Control of DNA polymerase‐α activity in regenerating rat liver by calcium and 1α,25(OH)2D3

Abstract

The late G1 surge of DNA polymerase-α activity and the initiation of DNA replication in the hepatocytes of partial hepatectomy-induced regenerating liver were severely reduced when the mitogenic partial hepatectomy was carried out in the hypocalcemic and 1,25(OH)₂D₃ (1α,25-dihydroxycholecalciferol)-deficient environment of parathyroidectomized (PTX) or thyroparathyroidectomized (TPTX) rats. These inhibitions were prevented in TPTX rats by a postpartial hepatectomy injection of 1,25(OH)₂D₃, which also restored blood calcium to normocalcemic levels. Inhibition of active DNA polymerase-α accumulation and initiation of DNA synthesis in TPTX rats were also completely prevented by prefeeding the rats a low phosphorus diet, which stopped the lowering of the blood levels of calcium and 1,25(OH)₂D₃ following parathyroid removal.
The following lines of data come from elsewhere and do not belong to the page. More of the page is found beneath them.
File: config.mk
export PLATFORM = sky130hd
export DESIGN_NAME = twin_pattern_detector
export DESIGN_NICKNAME = d
export VERILOG_FILES = /design/src/rtl/seqdet_pkg.sv /design/src/rtl/seqdet_ctrl.sv /design/src/rtl/seqdet_outreg.sv /design/src/rtl/twin_pattern_detector.sv
export SDC_FILE = /design/constraint.sdc
export NUM_CORES = 1
export LEC_CHECK = 0
export ABC_AREA = 1
export BUFFER_PORTS_ARGS = -buffer_cell sky130_fd_sc_hd__buf_2
export CAP_MARGIN = 20
export CORE_AREA = 2 2 39 41
export CTS_BUF_LIST = sky130_fd_sc_hd__clkbuf_2 sky130_fd_sc_hd__clkbuf_4 sky130_fd_sc_hd__clkbuf_8
export CTS_CLUSTER_DIAMETER = 100
export DETAILED_ROUTE_END_ITERATION = 10
export DIE_AREA = 0 0 41 43
export PLACE_DENSITY = 0.35
export SYNTH_ARGS = -nofsm -noshare
export SYNTH_HDL_FRONTEND = slang
export SYNTH_SLANG_ARGS = --single-unit
File: constraint.sdc
create_clock -name clk -period 1 [get_ports clk]
set_input_delay 0.05 -clock clk [delete_from_list [all_inputs] [get_ports clk]]
set_output_delay 0.05 -clock clk [all_outputs]
set_load 0.05 [all_outputs]
File: src/rtl/seqdet_pkg.sv
package seqdet_pkg;

  // Longest tail of accepted bits that is also a head of 1001 or 1111
  typedef enum logic [2:0] {
    ST_NONE = 3'd0,  // no useful tail
    ST_H1   = 3'd1,  // "1"
    ST_H10  = 3'd2,  // "10"
    ST_H100 = 3'd3,  // "100"
    ST_H11  = 3'd4,  // "11"
    ST_H111 = 3'd5   // "111"
  } trackState_t;

  // Strobes from control to the output stage
  typedef struct packed {
    logic hitA;   // accepted bit completes 1001
    logic hitB;   // accepted bit completes 1111
  } ctrlStrobe_t;

endpackage

File: src/rtl/seqdet_ctrl.sv
module seqdet_ctrl
  import seqdet_pkg::*;
(
  input  logic        clk,
  input  logic        rst,
  input  logic        bitValid,
  input  logic        bitIn,
  output ctrlStrobe_t strobe
);

  trackState_t curState;
  trackState_t nextState;

  always_ff @(posedge clk) begin
    if (rst) curState <= ST_NONE;
    else     curState <= nextState;
  end

  // Transition on an accepted bit; hold otherwise
  always_comb begin
    nextState = curState;
    if (bitValid) begin
      unique case (curState)
        ST_NONE: nextState = bitIn ? ST_H1   : ST_NONE;
        ST_H1:   nextState = bitIn ? ST_H11  : ST_H10;
        ST_H10:  nextState = bitIn ? ST_H1   : ST_H100;
        ST_H100: nextState = bitIn ? ST_H1   : ST_NONE;  // 1001 -> tail "1"
        ST_H11:  nextState = bitIn ? ST_H111 : ST_H10;
        ST_H111: nextState = bitIn ? ST_H111 : ST_H10;   // 1111 -> tail "111"
        default: nextState = ST_NONE;
      endcase
    end
  end

  always_comb begin
    strobe.hitA = bitValid && bitIn && (curState == ST_H100);
    strobe.hitB = bitValid && bitIn && (curState == ST_H111);
  end

endmodule

File: src/rtl/seqdet_outreg.sv
module seqdet_outreg
  import seqdet_pkg::*;
(
  input  logic        clk,
  input  logic        rst,
  input  ctrlStrobe_t strobe,
  output logic        detect,
  output logic        flagA,
  output logic        flagB
);

  always_ff @(posedge clk) begin
    if (rst) begin
      detect <= 1'b0;
      flagA  <= 1'b0;
      flagB  <= 1'b0;
    end else begin
      detect <= strobe.hitA | strobe.hitB;
      flagA  <= strobe.hitA;
      flagB  <= strobe.hitB;
    end
  end

endmodule

File: src/rtl/twin_pattern_detector.sv
module twin_pattern_detector
  import seqdet_pkg::*;
(
  input  logic clk,
  input  logic rst,
  input  logic bitValid,
  input  logic bitIn,
  output logic detect,
  output logic flagA,
  output logic flagB
);

  ctrlStrobe_t strobe;

  seqdet_ctrl u_ctrl (
    .clk      (clk),
    .rst      (rst),
    .bitValid (bitValid),
    .bitIn    (bitIn),
    .strobe   (strobe)
  );

  seqdet_outreg u_out (
    .clk    (clk),
    .rst    (rst),
    .strobe (strobe),
    .detect (detect),
    .flagA  (flagA),
    .flagB  (flagB)
  );

endmodule

### Word-level counts from Yosys, hierarchy flattened

Cells that the tools add are included.

| cells by class | value |
|---|---|
| eq/ne operators | 5 |
| shift-type cells | 0 |
| $lt $le $gt $ge | 0 |
| divide/modulo/power cells | 0 |
| add/sub/neg operators | 0 |
| reduce and logical (&&, ||, !) cells | 6 |
| bitwise logic cells | 1 |
| multipliers | 0 |
| multiplexer cells | 5 |

Operator list:

| operator | count |
|---|---|
| one-hot mux 3 bit (4 select lines) | 1 |
| equality test 3 x 2 -> 1 bit, second input constant | 2 |
| equality test 3 bit, second input constant | 2 |
| two-way mux 3 bit | 2 |
| OR reduction 2 bit | 2 |
| equality test 3 x 1 -> 1 bit, second input constant | 1 |
| logical AND 1 bit | 3 |
| zero test 3 bit | 1 |
| two-way mux 2 bit | 1 |
| two-way mux 1 bit | 1 |
| bitwise OR 1 bit | 1 |

| storage, ports and cells | value |
|---|---|
| flip-flop bits (word level) | 6 |
| bits of input ports | 4 |
| bits in writable memories | 0 |
| memory bits (read-only) | 0 |
| bits in latches | 0 |
| memories kept | 0 |
| word-level logic and storage cells | 21 |

### Depth between registers and ports, before layout

Gate-level depths: netlist of run 1.

| depth | value |
|---|---|
| depth after elaboration | 3 |
| depth in mapped cells | 6 |

### Hierarchy

Synthesis of run 1 repeated with hierarchy kept, for this count alone.

| unflattened totals | value |
|---|---|
| cells, all modules | 40 |
| area total of the unflattened synthesis | 272.8 um^2 |

By module, submodules not included:

| module | cells each | area an instance (um^2) | instances |
|---|---|---|---|
| seqdet_ctrl | 31 | 182.7 | 1 |
| seqdet_outreg | 9 | 90.1 | 1 |

### Least setup slack after synthesis of run 1

Ideal clock, no wire load.

| path | value |
|---|---|
| path kind | register to register |
| start | reg u_ctrl.curState[1] |
| end | reg u_ctrl.curState[1] |
| path slack | 0.166 ns |
| setup time | 0.066 ns |
| cell stages (with the launch flop) | 7 |
| period minus slack after synthesis | 0.834 ns |
| data arrival time | 0.768 ns |
| buffers on the path | 0 |
| data required time | 0.934 ns |
| cell sequence | dfxtp_1 -> inv_2 -> nor2_2 -> nand2_1 -> nand2_1 -> nand3_2 -> a21oi_2 |

| between the ends | value |
|---|---|
| longest elaborated chain between the ends | 3 |

RTL lines:

| element | line | RTL |
|---|---|---|
| start: declaration | seqdet_ctrl.sv:11 | `trackState_t curState;` |
| start signal: assignment | seqdet_ctrl.sv:16 | `else curState <= nextState;` |
| equality test 3 bit, or another cell as far along | seqdet_ctrl.sv:23 | `unique case (curState)` |
| OR reduction 2 bit (no line) | -- |  |
| one-hot mux 3 bit (4 select lines) * | seqdet_ctrl.sv:23 |  |

Mark *: on every way between the ends. The rest lies on a longest branch, timed or not.
A chain may end at the register's enable or synchronous reset.

### Final worst setup path of run 1

Ends and elaborated chain as after synthesis.

==> out/qor.yml, run 1 <==
endpoint_kind: "flop"
ios: 7
hold_class: "input pin to flop"
met2_length_microns: 203
final_cells: 59
synth_cell_type_count: 12
fp-row-count: 14
synth_nets: 38
slew-limit-headroom_pct: 83.43
p_leak_nw: 0.1406
place_congestion: 0.8317
diodes: 0
synthCells: 34
root_buffer: "clkbuf_4"
swShare_pct: 22.57
status: "finished clean"
path_cells: "inv_2 -> nor2_2 -> nand2_1 -> nand2_1 -> nand3_2 -> a21oi_2"
power.internal_mw: 0.3973
min_from: "rst"
pwr-share-seq_pct: 49.2
synth_area_per_cell_sq_um: 7.434
route.met3.wl_microns: 49
design.die.area_sq_um: 1763
grt_max_degree: 6
mostFrequentLayoutCell: "nand2_1"
setup_viol: 0
cts.sinks: 6
power.total_mw: 0.5131
yosys_register_bits: 6
drc_errors: 0
ys_warn_count: 0
fin_skew_ps: 5.409
drt_wl_total_microns: 489
htree_levels: 1
finalCritPeriodShare_pct: 87.67
initial_core_util_pct: 18.26
syn_to_final_growth_pct: 29.70
cp.depth: 6
rsz0062_at_grt: "no"
reg2reg_from: "u_ctrl.curState[1]"
cp_slowest_cell: "dfxtp_2"
critPathMaxFanout: 5
whs_ps: 8.614
crit_end: "u_ctrl.curState[1]"
cts_buffers: 3
combPwrFrac_pct: 8.2
antenna_found_initial: 0
ant_nets: 0
report.final.slew_viol_count: 0
required_ps: 1170
r2r_slack_ps: 120
fill_cells: 158
worst_ir_drop_vdd_uv: 521.9
coreArea_sq_um: 1384
cpMostUsedCell: "nand2_1"
die_h_microns: 43
r2r-end: "u_ctrl.curState[1]"
final_area_sq_um: 327.8
dp_hpwl_microns: 381.1
placedCellCount: 56
fmax_mhz: 1141
min_period_ps: 876.7
wl_per_cell_microns: 8.288
post-route-util_pct: 23.69
crit_path_start_kind: "flop"
drive_gt1_share_pct: 37.21
worstMarginPinSlew_ps: 250.3
viasPerCell: 4.254
grt-ovfl-total: 0
wl_met1_microns: 219
finalSetupTns_ps: 0
io_buffer_count: 6
r2r_cells: 6
power_density_nw_per_um2: 1565
grt_pass1_wl_microns: 869
dp_slack_ps: 97.72
syn_area_sq_um: 252.7
cts_max_path_buffers: 2
fin_ws_ps: 123.3
drv_cap: 0
grt_pass1_vias: 221
dr.pass1.iters: 4
grt_util_all_layers_pct: 7.654
clk_pin_slew_ps: 40
path_buf_inv: 1
cts_tree: "built"
final-hold-violation-count: 0
num_vias: 251
routed.top_layer: "met4"
postCtsSetupRepairBufs: 0
multi_input_area_sq_um: 117.6
dpl_cell_area_sq_um: 302.8
crit_family: "flip-flops"
seq_area_frac_synth_pct: 47.52
power.switching_mw: 0.1158
startpoint: "u_ctrl.curState[1]"
die_x_microns: 41
crit_type: "flop to flop"
clkPwrFrac_pct: 42.7
seqCellArea_sq_um: 122.6
mostFrequentLayoutCells: "nand2_1, buf_2, a21oi_1, dfxtp_1"
worstPathArrival_ps: 1050
clk_latency_ps: 240
critPathMaxStageDelay_ps: 360
final_nets: 49
drt_iter0_drc: 4
sequential cells by signal, indices dropped and copies added, names as in the netlist:
name,cells
u_out.flagA,1
u_out.detect,1
u_out.flagB,1
u_ctrl.curState,3
per-layer routing:
metal,vias up,global-route usage [%]
met4,0,6.000
met1,104,9.740
met2,13,9.688
li1,131,-
met5,-,0
met3,3,3.141
final cells by class:
class	count	share of cell area, %
clock buffers	3	6.870
inverters	4	4.580
multi-input cells	24	35.88
flip-flops and latches	6	37.40
well taps	16	6.107
repair buffers	6	9.160
power by group through the flow:
stage	Sequential (mW)	Clock (mW)	Combinational [mW]
floorplan	0.255	0	0.0269
global placement	0.256	0	0.0416
detailed placement	0.256	0	0.0414
CTS	0.251	0.229	0.0417
global route	0.252	0.246	0.0495
finish	0.252	0.219	0.0420
synthesized netlist by cell type:
cell type | number | area [sq um]
nand2_1 | 10 | 37.54
a21oi_1 | 4 | 20.02
o32ai_1 | 1 | 8.760
a21oi_2 | 1 | 8.760
inv_1 | 2 | 7.510
inv_2 | 2 | 7.510
nor2_1 | 3 | 11.26
nand3_2 | 1 | 10.01
nor2_2 | 1 | 6.260
o21ai_0 | 1 | 5.000
nand3_1 | 2 | 10.01
dfxtp_1 | 6 | 120.1
logic make-up after synthesis:
| kind of cell | Yosys count | synth area share [%] |
|---|---|---|
| simple gates | 17 | 29.71 |
| buf+inv | 4 | 5.943 |
| flops | 6 | 47.53 |
| compound gates | 7 | 16.83 |
worst min-delay path by stage:
stage / cells after the start / end
after floorplan: 1 / u_ctrl.curState[1]
after global placement: 2 / u_ctrl.curState[1]
after detailed placement: 2 / u_ctrl.curState[1]
after CTS: 2 / u_ctrl.curState[1]
after global routing: 2 / u_ctrl.curState[1]
final: 2 / u_ctrl.curState[1]
repair_timing:
action | 4_1_cts | 5_1_grt
gates resized for setup | 0 | 3
endpoints found under the setup margin | 0 | 2
hold buffers | 0 | 0
Power figures use the tool's default switching activity.
==> inputs of run 2 (changes only) <==
--- a/config.mk
+++ b/config.mk
@@ -6,14 +6,14 @@
 export NUM_CORES = 1
 export LEC_CHECK = 0
 export ABC_AREA = 1
-export BUFFER_PORTS_ARGS = -buffer_cell sky130_fd_sc_hd__buf_2
 export CAP_MARGIN = 20
 export CORE_AREA = 2 2 39 41
 export CTS_BUF_LIST = sky130_fd_sc_hd__clkbuf_2 sky130_fd_sc_hd__clkbuf_4 sky130_fd_sc_hd__clkbuf_8
 export CTS_CLUSTER_DIAMETER = 100
 export DETAILED_ROUTE_END_ITERATION = 10
 export DIE_AREA = 0 0 41 43
-export PLACE_DENSITY = 0.35
+export DONT_BUFFER_PORTS = 1
+export PLACE_DENSITY = 0.31
 export SYNTH_ARGS = -nofsm -noshare
 export SYNTH_HDL_FRONTEND = slang
 export SYNTH_SLANG_ARGS = --single-unit
==> constraint.sdc (replaced) <==
create_clock -name clk -period 1.1 [get_ports clk]
set_input_delay 0.055 -clock clk [delete_from_list [all_inputs] [get_ports clk]]
set_output_delay 0.055 -clock clk [all_outputs]
set_load 0.05 [all_outputs]
==> out/qor.yml, run 2 (same netlist as run 1, synthesis figures left out) <==
crit_type: "flop to flop"
critPathMaxFanout: 5  # unchanged
finalSetupTns_ps: 0  # unchanged
hold_class: "input pin to flop"
io_buffer_count: 0  # -6
grt_util_all_layers_pct: 9.510  # +1.9 points
grt_pass1_vias: 242  # +9.5%
power_density_nw_per_um2: 1496  # -4.4%
wl_per_cell_microns: 10.29  # +24%
initial_core_util_pct: 18.26  # unchanged
cp_slowest_cell: "dfxtp_1"
mostFrequentLayoutCell: "nand2_1"
mostFrequentLayoutCells: "nand2_1, dfxtp_1, a21oi_1"
finalCritPeriodShare_pct: 84.45  # -3.2 points
crit_path_start_kind: "flop"
dp_slack_ps: 175.4  # +77.65 ps
largest_reg_flops: 3  # unchanged
fp-row-count: 14  # unchanged
fin_skew_ps: 7.310  # +1.901 ps
whs_ps: 15.41  # +6.794 ps
cpMostUsedCell: "nand2_1"
clk_latency_ps: 250  # about the same
cts_buffers: 3  # unchanged
syn_to_final_growth_pct: 28.71
multi_input_area_sq_um: 117.6  # unchanged
dp_hpwl_microns: 416  # +9.2%
seqCellArea_sq_um: 120.1  # -2.0%
dr.pass1.iters: 4  # unchanged
design.die.area_sq_um: 1763  # unchanged
status: "finished clean"
num_vias: 241  # -4.0%
post-route-util_pct: 23.51  # -0.18 points
largest-register: "u_ctrl.curState"
diodes: 0  # unchanged
final_nets: 46  # -6.1%
rsz0062_at_grt: "no"
ant_nets: 0  # unchanged
viasPerCell: 4.304  # +1.2%
worstMarginPinSlew_ps: 475.2  # +224.9 ps
cts_tree: "built"
endpoint_kind: "flop"
cts.sinks: 6  # unchanged
cts_max_path_buffers: 2  # unchanged
worst_ir_drop_vdd_uv: 504.2  # -3.4%
cts_resized: 0  # unchanged
ios: 7  # unchanged
place_congestion: 0.6499  # -22%
htree_levels: 1  # unchanged
drv_cap: 0  # unchanged
path_cells: "inv_2 -> nor2_2 -> nand2_1 -> nand2_1 -> nand3_2 -> a21oi_2"
clk_pin_slew_ps: 50  # about the same
grt-ovfl-total: 0  # unchanged
worstPathArrival_ps: 1110  # +60 ps
drt_wl_total_microns: 576  # +18%
die_x_microns: 41  # unchanged
required_ps: 1290  # +120 ps
fill_cells: 162  # +2.5%
setup_viol: 0  # unchanged
final-hold-violation-count: 0  # unchanged
antenna_found_initial: 0  # unchanged
grt_pass1_wl_microns: 945  # +8.7%
drt_iter0_drc: 5  # +1
fin_ws_ps: 171.0  # +47.73 ps
critPathMaxStageDelay_ps: 400  # +40 ps
coreArea_sq_um: 1384  # unchanged
root_buffer: "clkbuf_4"
drive_gt1_share_pct: 20.00  # -17 points
drc_errors: 0  # unchanged
min_period_ps: 929.0  # +52.27 ps
report.final.slew_viol_count: 0  # unchanged
grt_max_degree: 6  # unchanged
slew-limit-headroom_pct: 68.28  # -15 points
die_h_microns: 43  # unchanged
p_leak_nw: 0.1236  # -12%
fmax_mhz: 1076  # -5.6%
## run 2: changes by cell type in the layout (fill, tap and decap cells not counted), sizes merged
cell / previous run / this run
buf: 6 / 0
dlygate4sd3: 0 / 3
## run 2: power by group
part / switching, mW / internal, mW / total [mW] / leakage, nW
Clock: 0.0936 / 0.124 / 0.218 / 0.0138
Sequential: 0.00600 / 0.222 / 0.228 / 0.0486
Combinational: 0.0224 / 0.0180 / 0.0403 / 0.0612
## run 2: metrics by stage
step	cell area [sq um]	total power, mW	cells
after detailed placement	272.8	0.2612	50
after global routing	325.3	0.5287	56
after floorplan	252.7	0.2561	34
final	325.3	0.4866	56
after CTS	325.3	0.5030	56
after global placement	272.8	0.2609	50
## run 2: final timing paths
path	start	depth (start not counted)	end	slack, ps
setup / recovery	u_ctrl.curState[1]	6	u_ctrl.curState[1]	170
hold / removal	bitValid	3	u_ctrl.curState[0]	20
setup reg to reg	u_ctrl.curState[1]	6	u_ctrl.curState[1]	170
hold reg to reg	u_ctrl.curState[0]	2	u_ctrl.curState[0]	520
## run 2: cell type report
type | count | share of cell area [%]
sequential | 6 | 36.92
clock buffer | 3 | 6.923
inverter | 4 | 4.615
timing repair buffer | 3 | 9.231
multi-input combinational | 24 | 36.15
tap | 16 | 6.154
## run 2: what timing repair did
item | 4_1_cts | 5_1_grt
setup buffers | 0 | 0
hold buffers | 3 | 0
endpoints found under the hold margin | 4 | 0
## run 2: critical path: cells and delay by family, from the launching register on
family | cells | cell delay (ps)
AO/OA/AOI/OAI | 1 | 100
buffers and inverters | 1 | 80
flip-flops | 1 | 400
AND/OR/NAND/NOR | 4 | 270
## run 2: per-layer routing
layer | track usage [%] | up-vias | share of wire, %
met1 | 8.280 | 100 | 40
met2 | 12.19 | 15 | 47
met5 | 0 | - | 0
li1 | - | 124 | -
met4 | 8.000 | 0 | 2.4
met3 | 9.424 | 2 | 9.9
==> inputs of run 3 (changes only) <==
==> constraint.sdc (replaced) <==
create_clock -name clk -period 0.94 [get_ports clk]
set_input_delay 0.047 -clock clk [delete_from_list [all_inputs] [get_ports clk]]
set_output_delay 0.047 -clock clk [all_outputs]
set_load 0.05 [all_outputs]
==> out/qor.yml, run 3 (same netlist as run 1, synthesis figures left out) <==
whs_ps: 34.55  # +19.14 ps
worstMarginPinSlew_ps: 228.9  # -246.2 ps
dp_slack_ps: 19.20  # -156.2 ps
cts.sinks: 6  # unchanged
cp_slowest_cell: "dlygate4sd3_1"
grt_max_degree: 6  # unchanged
initial_core_util_pct: 18.26  # unchanged
final_nets: 49  # +6.5%
report.final.slew_viol_count: 0  # unchanged
mostFrequentLayoutCells: "nand2_1, dfxtp_1, a21oi_2, clkbuf_4, buf_4"
fp-row-count: 14  # unchanged
root_buffer: "clkbuf_4"
drc_errors: 0  # unchanged
grt_pass1_wl_microns: 869  # -8.0%
crit_family: "buffers and inverters"
rsz0062_at_grt: "no"
grt_pass1_vias: 234  # -3.3%
p_leak_nw: 0.1502  # +22%
required_ps: 1120  # -170 ps
finalCritPeriodShare_pct: 93.42
antenna_found_initial: 0  # unchanged
fin_skew_ps: 7.850  # +0.5398 ps
clk_latency_ps: 250  # about the same
diodes: 0  # unchanged
critPathMaxFanout: 4  # -1
final-hold-violation-count: 0  # unchanged
grt_util_all_layers_pct: 8.350  # -1.2 points
design.die.area_sq_um: 1763  # unchanged
die_h_microns: 43  # unchanged
crit_type: "input pin to flop"
min_period_ps: 878.1
place_congestion: 0.7676  # +18%
num_vias: 250  # +3.7%
htree_levels: 1  # unchanged
finalSetupTns_ps: 0  # unchanged
path_cells: "dlygate4sd3_1 -> nor2_2 -> nand3_1 -> a21oi_1"
drt_wl_total_microns: 566  # -1.7%
viasPerCell: 4.237  # -1.5%
min_from: "bitValid"
cts_max_path_buffers: 2  # unchanged
path_buf_inv: 1  # unchanged
crit_path_start_kind: "input pin"
reg2reg_from: "u_ctrl.curState[1]"
ios: 7  # unchanged
ant_nets: 0  # unchanged
largest-register: "u_ctrl.curState"
slew-limit-headroom_pct: 84.69  # +16 points
postCtsSetupRepairBufs: 0  # unchanged
startpoint: "rst"
largest_reg_flops: 3  # unchanged
dp_hpwl_microns: 448.5  # +7.8%
status: "finished clean"
drt_iter0_drc: 1  # -4
worst_ir_drop_vdd_uv: 496.4  # -1.5%
io_buffer_count: 0  # unchanged
hold_class: "input pin to flop"
mostFrequentLayoutCell: "nand2_1"
die_x_microns: 41  # unchanged
worstPathArrival_ps: 1060  # -50 ps
clk_pin_slew_ps: 50  # about the same
dr.pass1.iters: 2  # -2
setup_viol: 0  # unchanged
endpoint_kind: "flop"
drv_cap: 0  # unchanged
cts_tree: "built"
critPathMaxStageDelay_ps: 620  # +220 ps
grt-ovfl-total: 0  # unchanged
cts_buffers: 3  # unchanged
power_density_nw_per_um2: 1541  # +3.0%
coreArea_sq_um: 1384  # unchanged
power.total_mw: 0.5630  # +16%
syn_to_final_growth_pct: 44.55
drive_gt1_share_pct: 37.21  # +17 points
wl_per_cell_microns: 9.593  # -6.7%
fin_ws_ps: 61.89  # -109.1 ps
fmax_mhz: 1139
run 3: through the flow:
stage	instances	instance area, sq um	utilization, %
2_1_floorplan	34	252.7	-
3_3_place_gp	53	295.3	21.34
3_5_place_dp	53	295.3	21.34
4_1_cts	59	349.1	25.23
5_1_grt	59	365.4	26.40
6_report	59	365.4	26.40
run 3: cell type report:
class	instances	area, sq um
fillers	150	1018
multi-input cells	24	127.6
flip-flops and latches	6	125.1
repair buffers	6	55.05
clock buffers	3	22.52
well taps	16	20.02
inverters	4	15.01
run 3: worst register-to-register path: stages (launching register included):
cell and delay [ps]:
dfxtp_4 370, inv_2 50, nor2_2 70, nand2_1 70, nand2_1 70, nand2_1 60, a21oi_2 110
run 3: report_power, final:
part           total (mW)  internal [mW]  switching, mW
clock network       0.244          0.145         0.0988
registers           0.266          0.259        0.00735
logic              0.0534         0.0238         0.0297
total               0.563          0.427          0.136
run 3: final timing paths:
| kind | to | slack [ps] | depth (start not counted) |
|---|---|---|---|
| worst max register to register | u_ctrl.curState[0] | 70 | 6 |
| worst max-delay path | u_out.detect | 60 | 4 |
| worst min register to register | u_out.flagB | 520 | 2 |
| worst min-delay path | u_ctrl.curState[1] | 30 | 3 |
run 3: timing repair:
item	CTS	global route
gates resized for setup	1	7
setup endpoints to repair	1	3
hold buffers	3	0
hold endpoints to repair	6	0
run 3: metal layers:
layer	global-route usage, %	part of all wire [%]	wire (microns)	vias up
met5	0	0	0	-
met4	8.000	0.71	4	0
met3	6.283	8.5	48	2
met2	13.13	58	326	9
met1	5.502	33	187	109
li1	-	-	-	130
These studies indicate that the rise of DNA polymerase-α activity and the initiation of DNA replication in regenerating liver are controlled by cellular processes that rely on normal blood levels of calcium and 1,25(OH)₂D₃. Because DNA polymerase-α is the third DNA replication enzyme (the others are ribonucleotide reductase and thymidylate synthase) that has been shown to depend on parathyroid hormone and/or the circulating levels of calcium and 1,25(OH)₂D₃ that it controls, the authors concluded that the processes dependent on calcium and 1,25(OH)₂D₃ are parts of a mechanism that coordinately activates the DNA-replicating enzymes. The possibility that cyclic adenosine monophosphate (cAMP)-dependent protein kinases are involved in this replication mechanism is considered.